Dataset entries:

* * *

**config.mk**
```make
export PLATFORM = sky130hd
export DESIGN_NAME = i2c_master_register_access
export DESIGN_NICKNAME = d
export VERILOG_FILES = /design/src/sv/i2cm_pkg.sv /design/src/sv/i2cm_front.sv /design/src/sv/i2cm_back.sv /design/src/sv/i2c_master_register_access.sv
export SDC_FILE = /design/constraint.sdc
export NUM_CORES = 1
export LEC_CHECK = 0
export BUFFER_PORTS_ARGS = -buffer_cell sky130_fd_sc_hd__clkbuf_2
export CAP_MARGIN = 20
export CORE_MARGIN = 2
export CORE_UTILIZATION = 30
export CTS_CLUSTER_DIAMETER = 40
export DETAILED_ROUTE_END_ITERATION = 7
export PLACE_DENSITY_LB_ADDON = 0.1
export SETUP_SLACK_MARGIN = 0.02
export SYNTH_ARGS = -nofsm -noshare
export SYNTH_HDL_FRONTEND = slang
export SYNTH_SLANG_ARGS = --single-unit
```
**constraint.sdc**
```tcl
create_clock -name clk -period 7.2 [get_ports clk]
set_input_delay 0.72 -clock clk [delete_from_list [all_inputs] [get_ports clk]]
set_output_delay 0.72 -clock clk [all_outputs]
set_load 0.005 [all_outputs]
```
**src/sv/i2cm_pkg.sv**
```systemverilog
// Shared types and constants for the I2C register access master.
`timescale 1ns / 1ps

package i2cm_pkg;

	localparam int MAX_READ_BYTES = 16;
	localparam logic [4:0] MAX_WRITE_BYTES = 5'd2;

	typedef struct packed {
		logic        kind;
		logic [7:0]  dev_addr;
		logic [7:0]  reg_addr;
		logic        is_read;
		logic [4:0]  byte_count;
		logic [15:0] write_data;
		logic        sda_sample;
	} item_t;

	typedef struct packed {
		logic       scl_level;
		logic       sda_release;
		logic       busy_res;
		logic       read_valid;
		logic [7:0] read_byte;
		logic       last_byte;
		logic       start_error;
		logic       nack_error;
		logic       done_res;
	} result_t;

	typedef struct packed {
		logic        is_req;
		logic [7:0]  dev_addr;
		logic [7:0]  reg_addr;
		logic        is_read;
		logic [4:0]  count;
		logic [15:0] write_data;
		logic        sda_sample;
	} cmd_t;

	typedef struct packed {
		logic valid;
		cmd_t cmd;
	} cmd_head_t;

	typedef enum logic [13:0] {
		PH_IDLE   = 14'b00000000000001,
		PH_START  = 14'b00000000000010,
		PH_ADDRW  = 14'b00000000000100,
		PH_ACK1   = 14'b00000000001000,
		PH_REG    = 14'b00000000010000,
		PH_ACK2   = 14'b00000000100000,
		PH_DATA   = 14'b00000001000000,
		PH_ACK3   = 14'b00000010000000,
		PH_RSTART = 14'b00000100000000,
		PH_ADDRR  = 14'b00001000000000,
		PH_ACK4   = 14'b00010000000000,
		PH_RECV   = 14'b00100000000000,
		PH_MACK   = 14'b01000000000000,
		PH_STOP   = 14'b10000000000000
	} phase_t;

endpackage

```
**src/sv/i2cm_front.sv**
```systemverilog
// Front end: classifies incoming items and holds them in a two-entry queue.
`timescale 1ns / 1ps

module i2cm_front import i2cm_pkg::*; (
	input  logic      clk,
	input  logic      arst_n,
	input  logic      item_valid,
	output logic      item_stall,
	input  item_t     item,
	output cmd_head_t head,
	input  logic      pop
);

	cmd_t       queue_q [2];
	logic       wr_ptr_q;
	logic       rd_ptr_q;
	logic [1:0] count_q;
	logic       push;
	cmd_t       cmd;
	logic [4:0] cnt;

	always_comb begin
		cnt = item.byte_count;
		if (item.is_read) begin
			if (cnt == 5'd0) begin
				cnt = 5'd1;
			end else if (cnt > 5'(MAX_READ_BYTES)) begin
				cnt = 5'(MAX_READ_BYTES);
			end
		end else if (cnt > MAX_WRITE_BYTES) begin
			cnt = MAX_WRITE_BYTES;
		end
		cmd.is_req     = item.kind;
		cmd.dev_addr   = item.dev_addr;
		cmd.reg_addr   = item.reg_addr;
		cmd.is_read    = item.is_read;
		cmd.count      = cnt;
		cmd.write_data = item.write_data;
		cmd.sda_sample = item.sda_sample;
	end

	assign item_stall = (count_q == 2'd2);
	assign push       = item_valid && !item_stall;
	assign head.valid = (count_q != 2'd0);
	assign head.cmd   = queue_q[rd_ptr_q];

	always_ff @(posedge clk) begin
		if (push) begin
			queue_q[wr_ptr_q] <= cmd;
		end
	end

	always_ff @(posedge clk or negedge arst_n) begin
		if (!arst_n) begin
			wr_ptr_q <= 1'b0;
			rd_ptr_q <= 1'b0;
			count_q  <= 2'd0;
		end else begin
			if (push) begin
				wr_ptr_q <= !wr_ptr_q;
			end
			if (pop) begin
				rd_ptr_q <= !rd_ptr_q;
			end
			if (push && !pop) begin
				count_q <= count_q + 2'd1;
			end else if (pop && !push) begin
				count_q <= count_q - 2'd1;
			end
		end
	end

endmodule

```
**src/sv/i2cm_back.sv**
```systemverilog
// Back end: bus sequencer that runs one step per queued item, with a result register.
`timescale 1ns / 1ps

module i2cm_back import i2cm_pkg::*; (
	input  logic      clk,
	input  logic      arst_n,
	input  cmd_head_t head,
	output logic      pop,
	output logic      result_valid,
	input  logic      result_stall,
	output result_t   result
);

	phase_t      ph_q, ph_n;
	logic [1:0]  step_q, step_n;
	logic [3:0]  bc_q, bc_n;
	logic [7:0]  sh_q, sh_n;
	logic [4:0]  bl_q, bl_n;
	logic [7:0]  dev_q, dev_n;
	logic [7:0]  rega_q, rega_n;
	logic        rd_q, rd_n;
	logic [15:0] data_q, data_n;
	logic        scl_q, scl_n;
	logic        sda_q, sda_n;
	logic [1:0]  err_q, err_n;
	logic        fin;
	logic        done;
	logic        rv;
	logic [7:0]  rb;
	logic        rl;
	logic        smp;
	result_t     res_q;
	logic        res_valid_q;

	assign pop = head.valid && (!res_valid_q || !result_stall);
	assign smp = head.cmd.sda_sample;

	always_comb begin
		ph_n   = ph_q;
		step_n = step_q;
		bc_n   = bc_q;
		sh_n   = sh_q;
		bl_n   = bl_q;
		dev_n  = dev_q;
		rega_n = rega_q;
		rd_n   = rd_q;
		data_n = data_q;
		scl_n  = scl_q;
		sda_n  = sda_q;
		err_n  = err_q;
		fin    = 1'b0;
		done   = 1'b0;
		rv     = 1'b0;
		rb     = 8'd0;
		rl     = 1'b0;
		if (head.cmd.is_req) begin
			if (ph_q == PH_IDLE) begin
				dev_n  = head.cmd.dev_addr;
				rega_n = head.cmd.reg_addr;
				rd_n   = head.cmd.is_read;
				data_n = head.cmd.write_data;
				bl_n   = head.cmd.count;
				err_n  = 2'b00;
				ph_n   = PH_START;
				step_n = 2'd0;
				bc_n   = 4'd0;
				sh_n   = 8'd0;
			end
		end else begin
			unique case (ph_q)
				PH_START, PH_RSTART: begin
					if (step_q == 2'd0) begin
						sda_n = 1'b1;
						scl_n = 1'b1;
						if (!smp) begin
							err_n[0] = 1'b1;
							fin = 1'b1;
						end else begin
							step_n = 2'd1;
						end
					end else if (step_q == 2'd1) begin
						sda_n = 1'b0;
						if (smp) begin
							err_n[0] = 1'b1;
							fin = 1'b1;
						end else begin
							step_n = 2'd2;
						end
					end else begin
						sda_n = 1'b0;
						fin = 1'b1;
					end
				end
				PH_ADDRW, PH_REG, PH_DATA, PH_ADDRR: begin
					if (bc_q[3]) begin
						scl_n = 1'b0;
						fin = 1'b1;
					end else if (step_q == 2'd0) begin
						scl_n = 1'b0;
						step_n = 2'd1;
					end else if (step_q == 2'd1) begin
						sda_n = sh_q[7];
						sh_n = {sh_q[6:0], 1'b0};
						step_n = 2'd2;
					end else begin
						scl_n = 1'b1;
						bc_n = bc_q + 4'd1;
						step_n = 2'd0;
					end
				end
				PH_ACK1, PH_ACK2, PH_ACK3, PH_ACK4: begin
					if (step_q == 2'd0) begin
						scl_n = 1'b0;
						step_n = 2'd1;
					end else if (step_q == 2'd1) begin
						sda_n = 1'b1;
						step_n = 2'd2;
					end else if (step_q == 2'd2) begin
						scl_n = 1'b1;
						if (smp) begin
							err_n[1] = 1'b1;
						end
						step_n = 2'd3;
					end else begin
						scl_n = 1'b0;
						fin = 1'b1;
					end
				end
				PH_RECV: begin
					if (step_q == 2'd0) begin
						sda_n = 1'b1;
						step_n = 2'd1;
					end else if (step_q == 2'd1) begin
						scl_n = 1'b0;
						step_n = 2'd2;
					end else if (step_q == 2'd2) begin
						scl_n = 1'b1;
						sh_n = {sh_q[6:0], smp};
						bc_n = bc_q + 4'd1;
						step_n = bc_n[3] ? 2'd3 : 2'd1;
					end else begin
						scl_n = 1'b0;
						rv = 1'b1;
						rb = sh_q;
						rl = (bl_q <= 5'd1);
						fin = 1'b1;
					end
				end
				PH_MACK: begin
					if (step_q == 2'd0) begin
						scl_n = 1'b0;
						step_n = 2'd1;
					end else if (step_q == 2'd1) begin
						sda_n = !(bl_q > 5'd1);
						step_n = 2'd2;
					end else if (step_q == 2'd2) begin
						scl_n = 1'b1;
						step_n = 2'd3;
					end else begin
						scl_n = 1'b0;
						fin = 1'b1;
					end
				end
				PH_STOP: begin
					if (step_q == 2'd0) begin
						scl_n = 1'b0;
						step_n = 2'd1;
					end else if (step_q == 2'd1) begin
						sda_n = 1'b0;
						step_n = 2'd2;
					end else if (step_q == 2'd2) begin
						scl_n = 1'b1;
						step_n = 2'd3;
					end else begin
						sda_n = 1'b1;
						done = 1'b1;
						ph_n = PH_IDLE;
						step_n = 2'd0;
						bc_n = 4'd0;
						sh_n = 8'd0;
					end
				end
				default: begin
				end
			endcase

			if (fin) begin
				step_n = 2'd0;
				bc_n   = 4'd0;
				sh_n   = 8'd0;
				unique case (ph_q)
					PH_START: begin
						ph_n = PH_ADDRW;
						sh_n = dev_q;
					end
					PH_ADDRW: ph_n = PH_ACK1;
					PH_ACK1: begin
						ph_n = PH_REG;
						sh_n = rega_q;
					end
					PH_REG:   ph_n = PH_ACK2;
					PH_ACK2, PH_ACK3: begin
						if (ph_q == PH_ACK2 && rd_q) begin
							ph_n = PH_RSTART;
						end else if (bl_q != 5'd0) begin
							sh_n = (bl_q == 5'd2) ? data_q[15:8] : data_q[7:0];
							bl_n = bl_q - 5'd1;
							ph_n = PH_DATA;
						end else begin
							ph_n = PH_STOP;
						end
					end
					PH_DATA:  ph_n = PH_ACK3;
					PH_RSTART: begin
						ph_n = PH_ADDRR;
						sh_n = dev_q + 8'd1;
					end
					PH_ADDRR: ph_n = PH_ACK4;
					PH_ACK4:  ph_n = PH_RECV;
					PH_RECV:  ph_n = PH_MACK;
					PH_MACK: begin
						if (bl_q > 5'd1) begin
							bl_n = bl_q - 5'd1;
							ph_n = PH_RECV;
						end else begin
							bl_n = 5'd0;
							ph_n = PH_STOP;
						end
					end
					default:  ph_n = PH_IDLE;
				endcase
			end
		end
	end

	always_ff @(posedge clk or negedge arst_n) begin
		if (!arst_n) begin
			ph_q        <= PH_IDLE;
			step_q      <= 2'd0;
			bc_q        <= 4'd0;
			sh_q        <= 8'd0;
			bl_q        <= 5'd0;
			dev_q       <= 8'd0;
			rega_q      <= 8'd0;
			rd_q        <= 1'b0;
			data_q      <= 16'd0;
			scl_q       <= 1'b1;
			sda_q       <= 1'b1;
			err_q       <= 2'b00;
			res_valid_q <= 1'b0;
		end else begin
			if (pop) begin
				ph_q        <= ph_n;
				step_q      <= step_n;
				bc_q        <= bc_n;
				sh_q        <= sh_n;
				bl_q        <= bl_n;
				dev_q       <= dev_n;
				rega_q      <= rega_n;
				rd_q        <= rd_n;
				data_q      <= data_n;
				scl_q       <= scl_n;
				sda_q       <= sda_n;
				err_q       <= err_n;
				res_valid_q <= 1'b1;
			end else if (!result_stall) begin
				res_valid_q <= 1'b0;
			end
		end
	end

	always_ff @(posedge clk) begin
		if (pop) begin
			res_q.scl_level   <= scl_n;
			res_q.sda_release <= sda_n;
			res_q.busy_res    <= (ph_n != PH_IDLE) || done;
			res_q.read_valid  <= rv;
			res_q.read_byte   <= rb;
			res_q.last_byte   <= rl;
			res_q.start_error <= err_n[0];
			res_q.nack_error  <= err_n[1];
			res_q.done_res    <= done;
		end
	end

	assign result_valid = res_valid_q;
	assign result       = res_q;

endmodule

```
**src/sv/i2c_master_register_access.sv**
```systemverilog
// Top level of the I2C register access master.
// The item channel carries requests and delay ticks: kind set starts a register
// transaction when the sequencer is idle (ignored otherwise), kind clear is one
// bus delay step that also carries the sampled SDA level.
// Every accepted item yields exactly one transaction on the result channel with
// the SCL and SDA drive levels for that step, the busy and done flags, the sticky
// start and acknowledge error flags, and any received read byte.
// Items enter a two-entry queue; the sequencer takes one item per cycle from it
// while the result side does not stall, and registers the result, so an accepted
// item passes through the queue and then the result register. Sustained rate is
// one item per cycle when nothing stalls, set by the single-step sequencer.
// When the result side stalls, the result register holds and the sequencer stops;
// the queue keeps taking items until both entries are full, then raises stall.
// Reset empties the queue and the result register, leaves the sequencer idle
// with both bus lines released high and the error flags clear.
`timescale 1ns / 1ps

module i2c_master_register_access import i2cm_pkg::*; (
	input  logic    clk,
	input  logic    arst_n,
	input  logic    item_valid,
	output logic    item_stall,
	input  item_t   item,
	output logic    result_valid,
	input  logic    result_stall,
	output result_t result
);

	cmd_head_t head;
	logic      pop;

	i2cm_front u_front (
		.clk        (clk),
		.arst_n     (arst_n),
		.item_valid (item_valid),
		.item_stall (item_stall),
		.item       (item),
		.head       (head),
		.pop        (pop)
	);

	i2cm_back u_back (
		.clk          (clk),
		.arst_n       (arst_n),
		.head         (head),
		.pop          (pop),
		.result_valid (result_valid),
		.result_stall (result_stall),
		.result       (result)
	);

endmodule

```
==> results of run 1 <==
[through the flow]
stage	setup WS (ns)	hold WS, ns	util (%)	total power, uW	instance area, um^2
4_1_cts	2.82	0.220	35.3	2950	9530
5_1_grt	2.53	0.241	35.4	3080	9570
3_3_place_gp	2.91	0.487	32.9	1970	8900
6_report	2.81	0.216	35.4	2910	9580
3_5_place_dp	2.83	0.491	32.9	1980	8900
2_1_floorplan	4.27	0.424	-	1740	8290
[path summary, 6_finish.rpt]
kind	depth (start not counted)	slack [ns]	to	start
max	7	2.81	u_back.bc_q[1]	u_back.ph_q[11]
min in group clk	1	0.46	u_front.queue_q[0][1]	item[1]
max in group asynchronous	2	5.97	u_front.rd_ptr_q	arst_n
max reg2reg	7	2.81	u_back.bc_q[1]	u_back.ph_q[11]
min	1	0.22	u_back.err_q[0]	arst_n
min reg2reg	2	0.50	u_back.result_valid	u_back.result_valid
[power groups by stage]
stage                     Combinational (uW)  Sequential, uW  Clock, uW
after floorplan                          430            1310          0
final                                    654            1300        954
after detailed placement                 654            1330          0
after global routing                     725            1320       1030
after CTS                                659            1310        981
after global placement                   647            1330          0
[registers in the layout, indices dropped and copies added, names as in the netlist, 2 cells and up]
signal	cells
u_front.count_q	2
u_back.bc_q	4
u_back.err_q	2
u_back.ph_q	14
u_back.data_q	16
u_back.sh_q	8
u_front.queue_q	80
u_back.result	16
u_back.step_q	2
u_back.rega_q	8
u_back.bl_q	5
u_back.dev_q	8
[placed cells by master, fill, tap and decap left out, types with 5 or more instances in the layout]
cell / count
nor4b_1: 5
dfrtp_1: 71
a21oi_1: 61
nor2_1: 72
inv_1: 27
nand4_1: 10
xor2_1: 7
clkbuf_16: 17
clkbuf_2: 60
mux2i_1: 49
clkinv_8: 7
nand3_1: 10
nor3_1: 20
buf_4: 7
nand2b_1: 5
ha_1: 13
nor2b_1: 5
nor4_1: 18
mux2_2: 14
o21ai_0: 31
xnor2_1: 8
or4_1: 6
edfxtp_1: 96
o22ai_1: 13
nand2_1: 39
[cell families (layout without fill, tap and decap cells)]
| group | Yosys count | in the layout | share of synthesized area, % |
|---|---|---|---|
| compound gates | 163 | 163 | 12.6 |
| buf+inv | 67 | 128 | 3.41 |
| simple gates | 227 | 227 | 14.8 |
| flops | 171 | 171 | 57.5 |
| fa+ha+maj | 13 | 13 | 1.96 |
| other cells | 0 | 1 | 0 |
| mux | 65 | 65 | 8.09 |
| xor+xnor | 15 | 15 | 1.58 |
[layout make-up]
class                      count  area [um^2]
tap                          341          427
multi-input combinational    483         3260
fill                        2661        17500
sequential                   171         4760
antenna                        1         2.50
clock inverter                15          206
timing repair buffer          69          392
inverter                      27          101
clock buffer                  17          425
[cell usage after synthesis (all sizes together), types with 5 or more instances]
| master | instances | area share, % |
|---|---|---|
| xnor2 | 8 | 0.85 |
| edfxtp | 96 | 35 |
| buf | 13 | 0.97 |
| ha | 13 | 2.0 |
| clkbuf | 27 | 1.2 |
| mux2i | 49 | 5.9 |
| dfrtp | 72 | 22 |
| mux2 | 16 | 2.2 |
| nor4b | 6 | 0.71 |
| or4 | 7 | 0.68 |
| nand4 | 10 | 0.75 |
| o22ai | 13 | 0.98 |
| nand2b | 5 | 0.38 |
| nand2 | 39 | 1.8 |
| xor2 | 7 | 0.74 |
| o211ai | 5 | 0.62 |
| nand3 | 11 | 0.72 |
| a21oi | 62 | 3.8 |
| nor2 | 73 | 3.3 |
| inv | 27 | 1.2 |
| nor2b | 5 | 0.38 |
| nor4 | 23 | 2.4 |
| o21ai | 34 | 2.1 |
| nor3 | 21 | 1.3 |
[per-layer routing]
layer | vias up | GRT usage (%)
met1 | 2895 | 21.2
met3 | 31 | 3.07
li1 | 2810 | -
met2 | 155 | 23.8
met4 | 0 | 5.54
met5 | - | 0
==> flow_summary.json, run 1 <==
{
  "ys.flop_type": "edfxtp_1",
  "postCtsHoldBufs": 0,
  "wl_met3_um": 946,
  "port_buffers": 61,
  "yosysWarnings": 0,
  "path_buf_inv": 0,
  "rows": 60,
  "routed.top_layer": "met4",
  "wirelength_um": 21500,
  "final_cells": 1124,
  "finalHoldViolations": 0,
  "cts_root_buf": "clkbuf_16",
  "fin_nets": 826,
  "layout-drive-gt1-share_pct": 17.8,
  "clock-sinks": 171,
  "clk_pin_slew_ns": 0.08,
  "postCtsResizedCells": 0,
  "vias": 5891,
  "synth_edf_count": 96,
  "grt_pass1_vias": 5821,
  "combPwrFrac_pct": 22.4,
  "timing.final.crit_share_pct": 61.0,
  "wl_met1_um": 10200,
  "end_kind": "flop",
  "setup_tns_ns": 0,
  "drc": 0,
  "wl_met2_um": 9860,
  "die-area_um2": 29000,
  "setup.worst_path.class": "reg2reg",
  "tightest_slew_ns": 1.01,
  "switching_power_uw": 961,
  "synthCells": 721,
  "first_iter_violations": 610,
  "syn_nets": 778,
  "status": "complete, no violations",
  "fmax_mhz": 228,
  "gp_congestion": 0.910,
  "antenna_found_initial": 1,
  "tritoncts": "built",
  "coreArea_um2": 27000,
  "maxCapViolCount": 0,
  "startpoint_type": "flop",
  "hpwl_um": 15200,
  "clk_latency_ns": 0.44,
  "hp-class": "in2async",
  "io_pins": 62,
  "rsz0062_at_grt": "no",
  "via_per_inst": 5.24,
  "worstPathRequired_ns": 7.52,
  "swShare_pct": 33.0,
  "synthArstFlopShare_pct": 43.9,
  "area_growth_pct": 15.5,
  "netlist_area_um2": 8290,
  "syn_avg_cell_area_um2": 11.5,
  "synth_seq_area_share_pct": 57.5,
  "relSlewSlack_pct": 32.2,
  "pwr-share-seq_pct": 44.8,
  "start_util_pct": 30.7,
  "wire_per_inst_um": 19.1,
  "cp_cell_sequence": "or4_1 > nor4_4 > a211oi_2 > o211ai_1 > nand2_1 > and2_4 > mux2_1",
  "peakVddDrop_uv": 152,
  "post-cts-setup-buffer-count": 0,
  "setup_viol_count_final": 0,
  "clkPwrFrac_pct": 32.8,
  "path_delay_family": "simple AND/OR/NAND/NOR gates",
  "fin_skew_ns": 0.0124,
  "critical_path.max_fanout": 13,
  "clk_path_buf_depth": 2,
  "yosysUniqueCellTypes": 75,
  "p_int_uw": 1950,
  "drt_pass1_iterations": 7,
  "grt_max_degree": 54,
  "crit_path_max_incr_delay_ns": 0.80,
  "crit_arrival_ns": 4.71,
  "die_w_um": 170,
  "critical-path-slowest-cell": "o211ai_1",
  "grt_use_total_pct": 15.3,
  "dp_cells": 1089,
  "cts_buffers": 17,
  "synth_seq_cells": 171,
  "ant_nets": 0,
  "power_density_nw_per_um2": 304,
  "final_max_slew_viol_count": 0,
  "fin_crit_ns": 4.39,
  "leakagePower_uw": 0.00389,
  "grt_pass1_wl_um": 33400,
  "grt-ovfl-total": 0,
  "die_h_um": 170,
  "htree_levels": 4
}
Power figures use the tool's default switching activity.
==> run 2: changes to the inputs <==
ABC_AREA = 1   (was unset)
clock period = 3.8 ns   (was 7.2 ns; I/O delays follow)
==> flow_summary.json, run 2 <==
{
  "yosys-top-cells-area": "edfxtp_1 (34%), dfrtp_1 (21%), nand2_1 (8.8%), o21ai_0 (4.5%), mux2i_1 (3.9%)",
  "rows": 61,
  "layout-drive-gt1-share_pct": 18.4,
  "yosysWarnings": 0,
  "antenna_found_initial": 0,
  "grt_use_total_pct": 14.8,
  "synth_edf_count": 96,
  "clk_path_buf_depth": 2,
  "status": "complete, no violations",
  "ys.flop_type": "edfxtp_1",
  "wire_per_inst_um": 15.7,
  "maxCapViolCount": 0,
  "setup_tns_ns": 0,
  "yosys.area.top_type": "edfxtp_1",
  "grt-ovfl-total": 0,
  "dpl_cell_area_um2": 9270,
  "final_max_slew_viol_count": 0,
  "die_w_um": 173,
  "grt_pass1_wl_um": 34800,
  "htree_levels": 4,
  "seq_area_um2": 4760,
  "vias": 6133,
  "fin_skew_ns": 0.0119,
  "hpwl_um": 15200,
  "wirelength_um": 21100,
  "synth_seq_cells": 171,
  "ant_nets": 0,
  "fin_area_um2": 9890,
  "die-area_um2": 29900,
  "synth_seq_area_share_pct": 55.7,
  "fin_crit_ns": 2.87,
  "grt_max_degree": 67,
  "fillCellCount": 2951,
  "start_util_pct": 30.6,
  "yosysUniqueCellTypes": 47,
  "power_uw": 6690,
  "synthMostInstantiatedCell": "nand2_1",
  "fmax_mhz": 349,
  "tightest_slew_ns": 0.962,
  "tritoncts": "built",
  "cts_root_buf": "clkbuf_16",
  "postCtsResizedCells": 0,
  "crit_arrival_ns": 3.05,
  "fin_nets": 1013,
  "clk_pin_slew_ns": 0.08,
  "peakVddDrop_uv": 317,
  "setup_viol_count_final": 0,
  "end_kind": "flop",
  "layout_commonest_cell": "nand2_1",
  "drt_pass1_iterations": 5,
  "netlist_top_cells_count": "nand2_1 (201), edfxtp_1 (96), inv_1 (78), o21ai_0 (77), nor2_1 (74)",
  "area_growth_pct": 15.7,
  "setup.worst_path.class": "reg2reg",
  "port_buffers": 61,
  "via_per_inst": 4.55,
  "die_h_um": 173,
  "synthArstFlopShare_pct": 43.9,
  "gp_congestion": 0.832,
  "synthCells": 890,
  "post-cts-setup-buffer-count": 0,
  "syn_nets": 947,
  "finish.utilization_pct": 35.4,
  "yosysTopAreaCellShare_pct": 33.7,
  "clock-sinks": 171,
  "netlist_area_um2": 8550,
  "clk_latency_ns": 0.43,
  "relSlewSlack_pct": 35.8,
  "io_pins": 62,
  "drc": 0,
  "cts_buffers": 17,
  "grt_pass1_vias": 6339,
  "finalHoldViolations": 0,
  "num_antenna_cells": 0,
  "first_iter_violations": 370,
  "coreArea_um2": 27900,
  "leakagePower_uw": 0.00419,
  "regMostFlops": "u_front.queue_q",
  "layout_common_cells": "nand2_1 (201), edfxtp_1 (96), inv_1 (78), o21ai_0 (77), nor2_1 (72)",
  "largest_register_ffs": 80,
  "startpoint_type": "flop",
  "power_density_nw_per_um2": 677,
  "multi_input_area_um2": 3320,
  "critical_path.max_fanout": 17,
  "syn_avg_cell_area_um2": 9.60,
  "hp-class": "in2async",
  "worstPathRequired_ns": 3.99,
  "dp_slack_ns": 0.984,
  "setup_ws_ns": 0.933,
  "rsz0062_at_grt": "no",
  "timing.final.crit_share_pct": 75.5,
  "postCtsHoldBufs": 0
}
[run 2: power by group]
part	switching (uW)	internal, uW
combinational	1520	692
clock	893	902
sequential	227	2460
[run 2: metal layers]
| metal | global-route usage, % | wire [um] | share of wire [%] |
|---|---|---|---|
| met1 | 19.9 | 10200 | 48 |
| met2 | 24.7 | 10000 | 47 |
| met3 | 2.40 | 691 | 3.3 |
| met4 | 3.74 | 231 | 1.1 |
| met5 | 0 | 0 | 0 |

* * *

Activity:
Search the data and copy each line containing "transaction".

Solution to this task:
// transaction when the sequencer is idle (ignored otherwise), kind clear is one
// Every accepted item yields exactly one transaction on the result channel with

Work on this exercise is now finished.